Start with email for most programs. Many explicitly prefer not to be called during SOAP chaos. If a program seems open to calls (small community programs, places where your faculty have personal connections), a short, respectful phone call can help. But never badger coordinators, and don’t call the same place multiple times in a day.How many programs should my faculty realistically call?
Quality beats quantity. For most students, 3–8 personalized faculty contacts to aligned programs is ideal. Once faculty start sending mass emails to 20+ programs, it loses impact and feels like spam. Focus on programs within your reach where there’s at least some personal or institutional connection.Does it matter which faculty member calls for me?
Yes. Hierarchy and relevance matter. Best: PD, APD, clerkship director, or a senior faculty member who has actually worked with you clinically. Second-best: dean-level person who knows your story well. Weak: random attending you barely worked with. Useless: anyone outside your field with no relationship to the PD.What if I’m an IMG or from a newer school with weak connections?
You still benefit from faculty calls, but the bar is higher. Focus on: alumni from your school at specific programs, prior matched residents who can flag your file internally, and any faculty who trained or worked at your target programs. Even if they don’t know the PD personally, a clear, concise email from a faculty member beats silence.Should faculty call before or after I apply to a program in SOAP?

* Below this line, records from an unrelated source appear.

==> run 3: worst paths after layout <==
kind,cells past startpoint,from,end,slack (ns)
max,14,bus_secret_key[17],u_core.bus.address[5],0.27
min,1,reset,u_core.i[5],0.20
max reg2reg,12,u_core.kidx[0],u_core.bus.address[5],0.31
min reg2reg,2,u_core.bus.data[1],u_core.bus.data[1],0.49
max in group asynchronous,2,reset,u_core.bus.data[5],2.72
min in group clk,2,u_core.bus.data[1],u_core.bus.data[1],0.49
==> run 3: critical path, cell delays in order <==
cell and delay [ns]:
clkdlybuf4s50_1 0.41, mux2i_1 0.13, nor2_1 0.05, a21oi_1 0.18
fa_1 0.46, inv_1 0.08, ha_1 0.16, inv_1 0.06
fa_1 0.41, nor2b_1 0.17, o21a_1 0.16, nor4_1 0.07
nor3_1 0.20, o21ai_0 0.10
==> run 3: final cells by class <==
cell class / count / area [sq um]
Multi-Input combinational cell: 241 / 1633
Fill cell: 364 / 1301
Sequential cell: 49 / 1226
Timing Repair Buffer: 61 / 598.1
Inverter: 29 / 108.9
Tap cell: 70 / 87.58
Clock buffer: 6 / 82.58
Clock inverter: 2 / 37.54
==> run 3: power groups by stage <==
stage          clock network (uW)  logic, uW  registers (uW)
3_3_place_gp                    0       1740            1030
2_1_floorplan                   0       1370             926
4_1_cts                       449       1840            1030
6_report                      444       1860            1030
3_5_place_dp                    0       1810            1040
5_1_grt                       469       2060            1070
$ cat src/rtl/dmem_arbiter.sv
// Two-port round-robin arbiter/sequencer for the single-port data memory.
// Each grant runs IDLE -> ACCESS -> RESP, giving the winner a one-cycle ack.
module dmem_arbiter #(
  parameter int DATA_W = 32,
  parameter int DEPTH  = 64
) (
  input  logic              clk,
  input  logic              reset,
  input  logic              req0,
  input  logic              we0,
  input  logic [31:0]       addr0,
  input  logic [DATA_W-1:0] wdata0,
  input  logic              req1,
  input  logic              we1,
  input  logic [31:0]       addr1,
  input  logic [DATA_W-1:0] wdata1,
  output logic              ack0,
  output logic [DATA_W-1:0] rdata0,
  output logic              err0,
  output logic              ack1,
  output logic [DATA_W-1:0] rdata1,
  output logic              err1,
  output logic              mem_we,
  output logic              mem_re,
  output logic [31:0]       mem_addr,
  output logic [DATA_W-1:0] mem_wdata,
  input  logic [DATA_W-1:0] mem_rdata,
  output logic              busy
);

  typedef enum logic [1:0] {S_IDLE, S_ACCESS, S_RESP} state_t;

  state_t              state_q, state_d;
  logic                last_grant_q, last_grant_d;
  logic                win_q, win_d;
  logic                we_q, we_d;
  logic [31:0]         addr_q, addr_d;
  logic [DATA_W-1:0]   wdata_q, wdata_d;
  logic                oor_q, oor_d;
  logic [DATA_W-1:0]   rdata0_q, rdata0_d, rdata1_q, rdata1_d;
  logic                ack0_q, ack0_d, ack1_q, ack1_d;
  logic                err0_q, err0_d, err1_q, err1_d;
  logic                pick1;
  logic [31:0]         addr_sel;
  logic [DATA_W-1:0]   rd_val;

  always_comb begin
    // NOTE: every signal assigned here gets a default first, so no path can infer a latch.
    state_d      = state_q;
    last_grant_d = last_grant_q;
    win_d        = win_q;
    we_d         = we_q;
    addr_d       = addr_q;
    wdata_d      = wdata_q;
    oor_d        = oor_q;
    rdata0_d     = rdata0_q;
    rdata1_d     = rdata1_q;
    ack0_d       = 1'b0;
    ack1_d       = 1'b0;
    err0_d       = 1'b0;
    err1_d       = 1'b0;
    pick1        = 1'b0;
    addr_sel     = '0;
    rd_val       = oor_q ? '0 : mem_rdata;

    unique case (state_q)
      S_IDLE: begin
        if (req0 || req1) begin
          // Port 1 wins alone, or on a conflict when port 0 was granted last.
          pick1    = req1 && (!req0 || !last_grant_q);
          addr_sel = pick1 ? addr1 : addr0;
          win_d    = pick1;
          we_d     = pick1 ? we1 : we0;
          addr_d   = addr_sel;
          wdata_d  = pick1 ? wdata1 : wdata0;
          oor_d    = addr_sel >= 32'(DEPTH);
          state_d  = S_ACCESS;
        end
      end
      S_ACCESS: begin
        last_grant_d = win_q;
        // Writes leave the port's last read result untouched.
        if (!we_q) begin
          if (win_q) rdata1_d = rd_val;
          else       rdata0_d = rd_val;
        end
        ack0_d  = !win_q;
        ack1_d  = win_q;
        err0_d  = !win_q && oor_q;
        err1_d  = win_q && oor_q;
        state_d = S_RESP;
      end
      S_RESP:  state_d = S_IDLE;
      default: state_d = S_IDLE;
    endcase
  end

  // NOTE: sequential state uses non-blocking assignments so all flops update together.
  always_ff @(posedge clk or posedge reset) begin
    if (reset) begin
      state_q      <= S_IDLE;
      last_grant_q <= 1'b1;
      win_q        <= 1'b0;
      we_q         <= 1'b0;
      addr_q       <= '0;
      wdata_q      <= '0;
      oor_q        <= 1'b0;
      rdata0_q     <= '0;
      rdata1_q     <= '0;
      ack0_q       <= 1'b0;
      ack1_q       <= 1'b0;
      err0_q       <= 1'b0;
      err1_q       <= 1'b0;
    end else begin
      state_q      <= state_d;
      last_grant_q <= last_grant_d;
      win_q        <= win_d;
      we_q         <= we_d;
      addr_q       <= addr_d;
      wdata_q      <= wdata_d;
      oor_q        <= oor_d;
      rdata0_q     <= rdata0_d;
      rdata1_q     <= rdata1_d;
      ack0_q       <= ack0_d;
      ack1_q       <= ack1_d;
      err0_q       <= err0_d;
      err1_q       <= err1_d;
    end
  end

  // Memory pins decode only from state and latched fields; out-of-range accesses stay dark.
  logic acc_ok;
  assign acc_ok    = (state_q == S_ACCESS) && !oor_q;
  assign mem_we    = acc_ok && we_q;
  assign mem_re    = acc_ok && !we_q;
  assign mem_addr  = acc_ok ? addr_q : '0;
  assign mem_wdata = acc_ok ? wdata_q : '0;
  assign busy      = (state_q != S_IDLE);

  assign ack0   = ack0_q;
  assign ack1   = ack1_q;
  assign err0   = err0_q;
  assign err1   = err1_q;
  assign rdata0 = rdata0_q;
  assign rdata1 = rdata1_q;

endmodule

$ cat config.mk
export PLATFORM = sky130hd
export DESIGN_NAME = dmem_arbiter
export DESIGN_NICKNAME = d
export VERILOG_FILES = /design/src/rtl/dmem_arbiter.sv
export SDC_FILE = /design/constraint.sdc
export NUM_CORES = 1
export LEC_CHECK = 0
export BUFFER_PORTS_ARGS = -buffer_cell sky130_fd_sc_hd__buf_2
export CAP_MARGIN = 20
export CORE_ASPECT_RATIO = 1.1
export CORE_UTILIZATION = 38
export DETAILED_ROUTE_END_ITERATION = 8
export GPL_TIMING_DRIVEN = 0
export PLACE_DENSITY = 0.68
export SYNTH_ARGS = -nofsm -noshare
export SYNTH_HDL_FRONTEND = slang
export SYNTH_SLANG_ARGS = --single-unit
$ cat constraint.sdc
create_clock -name clk -period 6.1 [get_ports clk]
set_input_delay 1.22 -clock clk [delete_from_list [all_inputs] [get_ports clk]]
set_output_delay 1.22 -clock clk [all_outputs]
set_load 0.05 [all_outputs]
==> impl_metrics.csv <==
group,metric,value,unit
worst_setup_path,endpoint_kind,"output pin",
synthesis,synth_commonest_cells,"dfrtp_1 (137), nand2_1 (96), nor2_1 (69)",
worst_hold_path,min_to,"rdata1[26]$_DFFE_PP0P_",
placed_design,hpwlAfterDp,15.3,mm
floorplan,core,15900,sq um
timing,relSlewSlack,0.620,
worst_hold_path,hp-start,"rdata1[26]$_DFFE_PP0P_",
floorplan,die_w,125,um
power,p_total,4.67,mW
worst_setup_path,reg2regPathDepth,6,
timing,finalSetupViolCount,0,
worst_setup_path,critPathSlowestCell,"clkbuf_1",
timing,rsz0062_at_grt,"false",
worst_setup_path,slowest_delay,0.47,ns
timing,period_needed,3.56,ns
placed_design,place_area,8060,sq um
routing,wirelength,20.2,mm
synthesis,synth.avg_cell_area,9.70,sq um
worst_setup_path,crit_type,"reg2out",
timing,timing.fmax,281,MHz
global_route,grt_first_pass_wirelength,31.2,mm
cts,postCtsSetupBuffers,0,
synthesis,netlist-cell-type-count,28,
final_layout,syn_to_final_growth,38.0,%
power,ir_drop,0.189,mV
global_route,overflow,0,
synthesis,synth.area.top_cells,"dfrtp_1 (55%), mux2i_1 (11%), and3_1 (6.6%), nand2_1 (5.7%), a21oi_1 (5.2%)",
synthesis,ys_ff_latch,138,
floorplan,start_util,0.394,
routing,drc,0,
worst_hold_path,worstHoldPathCells,2,
final_layout,n_antenna_cell,0,
global_route,grt_max_degree,85,
synthesis,syn-cell-area,6280,sq um
timing,final_hold_viol_count,0,
routing,vias,5965,
synthesis,synth_cells,647,
synthesis,synth_area_leader_cell,"dfrtp_1",
synthesis,synth_fp_nets,813,
synthesis,ys_seq_area_frac,0.550,
cts,cts_tree,"yes",
synthesis,yosysTopAreaCellShare,0.546,
worst_setup_path,crit_top_cell,"clkbuf_1",
worst_hold_path,hp-class,"reg2reg",
worst_setup_path,path_max_fanout,10,
routing,dr.pass1.iters,5,
cts,h-tree-depth,4,
worst_setup_path,r2r_end,"oor_q$_DFFE_PP0P_",
synthesis,synth_edf_count,0,
final_layout,fin_nets,1133,
timing,drv_slew,0,
floorplan,die_h,137,um
final_layout,fin_area,8660,sq um
worst_setup_path,cp_data_required_time,4.88,ns
cts,root_buffer,"clkbuf_16",
power,power.leakage,4.71,nW
global_route,grt_util_all_layers,0.239,
job,maxCapViolCount,0,
cts,clk_pin_slew,0.06,ns
global_route,antenna_found_initial,0,
timing,whs,0.475,ns
placed_design,port_buffers,300,
synthesis,ys_warn_count,0,
floorplan,ios,301,
worst_setup_path,reg2reg_from,"last_grant_q$_DFFE_PP1P_",
routing,wire_per_inst,17.1,um
worst_setup_path,path_cells,"clkinv_1 -> clkbuf_1 -> clkbuf_1 -> and3_1 -> buf_2",
global_route,grt_pass1_vias,5821,
floorplan,rows,48,
status,outcome,"finished, final reports clean",
final_layout,drive_above_1_share,0.378,
worst_setup_path,arrival,2.34,ns
cts,clockBufferDepth,2,
synthesis,synthArstFlopShare,1.00,
worst_setup_path,start_kind,"flop",
synthesis,synth.most_common_cell,"dfrtp_1",
routing,antenna_left,0,
cts,hold_buffers,0,
power,pwr_density_cell,539,nW/um^2
cts,cts.sinks,138,
synthesis,synth_flop_cell,"dfrtp_1",
floorplan,floorplan.die_area,17000,sq um
routing,vias_per_cell,5.06,
placed_design,globalplace.congestion,0.880,
cts,ctsResizeCount,0,
routing,initialDrtViolationCount,347,
cts,insertion_delay,0.42,ns
cts,cts_made_buffers,17,
worst_setup_path,worst-r2r-setup-slack,4.48,ns
timing,tightest_slew,0.570,ns
timing,skew,0.0103,ns
timing,fin_crit_sh,0.584,
## per-layer routing
metal	vias to the layer above	global-route usage	routed length (um)
li1	2875	-	-
met1	2834	0.291	8400
met2	241	0.414	10300
met3	15	0.0614	1250
met4	0	0.0770	217
met5	-	0	0
## how the worst max path moves through the flow
stage,startpoint,end,slack [ns],depth (start not counted)
2_1_floorplan,reset,ack0$_DFF_PP0_,1.19,1
3_3_place_gp,reset,addr_q[26]$_DFFE_PP0P_,-0.51,2
3_5_place_dp,oor_q$_DFFE_PP0P_,mem_wdata[16],2.93,5
4_1_cts,oor_q$_DFFE_PP0P_,mem_wdata[19],2.46,5
5_1_grt,oor_q$_DFFE_PP0P_,mem_wdata[19],2.33,5
6_report,oor_q$_DFFE_PP0P_,mem_wdata[19],2.54,5
## area by class of cell
cell class / instances / area (sq um)
sequential: 138 / 3450
tap: 200 / 250
multi-input combinational: 454 / 2540
buffer: 52 / 272
inverter: 3 / 16.3
timing repair buffer: 301 / 1530
clock buffer: 21 / 480
fill: 1546 / 7260
clock inverter: 11 / 118
## stage by stage
step	setup WS [ns]	TNS, ns	instances	util
finish	2.54	0	1180	0.544
floorplan	1.19	0	647	-
detailed placement	2.93	0	1148	0.506
global placement	-0.512	-68.58	1147	0.504
global route	2.33	0	1180	0.544
CTS	2.46	0	1180	0.544
## cells in the final DEF, fill, tap and decap left out
master      count
inv_6           2
clkbuf_1       21
nor4_1         12
nor2_4          1
a21o_1          1
nor2_1         69
a21oi_1        65
dfstp_2         1
clkinvlp_4      2
nor3_1          2
or3_1           1
o21ai_1        24
nand2_1        96
bufinv_16       2
clkinv_2        5
nand2b_4        1
a21boi_1        1
mux2i_1        66
and2_1          1
nand3b_2        1
buf_16          1
or2_1           1
mux2_2          1
clkinv_4        1
nand4b_1        1
clkbuf_16      17
clkbuf_8        4
o21ai_0        40
and3_1         66
o22ai_1         1
buf_2         325
clkinv_1        1
buf_6           6
inv_1           1
dfrtp_1       137
nand4_1         3
## where the power goes
group | internal [mW] | switching (mW) | total, mW
combinational | 0.529 | 1.52 | 2.04
sequential | 1.37 | 0.218 | 1.58
clock | 0.643 | 0.396 | 1.04
## worst max-delay path: cells and delay by family (launching register included)
| kind | cells | cell delay, ns |
|---|---|---|
| flops | 1 | 0.39 |
| simple gates | 1 | 0.22 |
| buf+inv | 4 | 1.32 |
## logic make-up (layout without fill, tap and decap cells)
| logic type | count (synthesis) | count (layout) | share of synthesized area |
|---|---|---|---|
| multiplexers | 67 | 67 | 0.107 |
| buffers and inverters | 55 | 388 | 0.0451 |
| AND/OR/NAND/NOR | 255 | 255 | 0.191 |
| flip-flops | 138 | 138 | 0.550 |
| AO/OA/AOI/OAI | 132 | 132 | 0.106 |
## registers in the layout (all words and copies together) (netlist names)
register	cells
ack0	1
ack1	1
addr_q	32
err0	1
err1	1
last_grant_q	1
oor_q	1
rdata0	32
rdata1	32
state_q	2
wdata_q	32
we_q	1
win_q	1
(Power assumes the default switching activity.)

After. Always after or at least simultaneously. If your name is not already in ERAS for that position, the PD has nowhere to look you up, and it feels premature. Ideal flow: you apply → you email the program → your faculty advocate reaches out within a similar time window and mentions you’ve already applied.Can I ask residents at a program to advocate for me during SOAP?
Carefully. Residents can sometimes nudge a PD to look at an application, but they don’t carry the same weight as faculty or leadership. One short, targeted message from a resident who genuinely knows you can help. A mass group text to ten residents asking them to “put in a word” is annoying and unprofessional. Use it sparingly.
Key points to walk away with:
- You must be the primary communicator during SOAP; faculty are a targeted amplifier, not a replacement.
- One or two well-positioned faculty making focused calls to realistic programs beats a swarm of random advocates.
- Never delegate professionalism: answer your phone, clean up your voicemail, and coordinate your outreach so everyone tells the same story.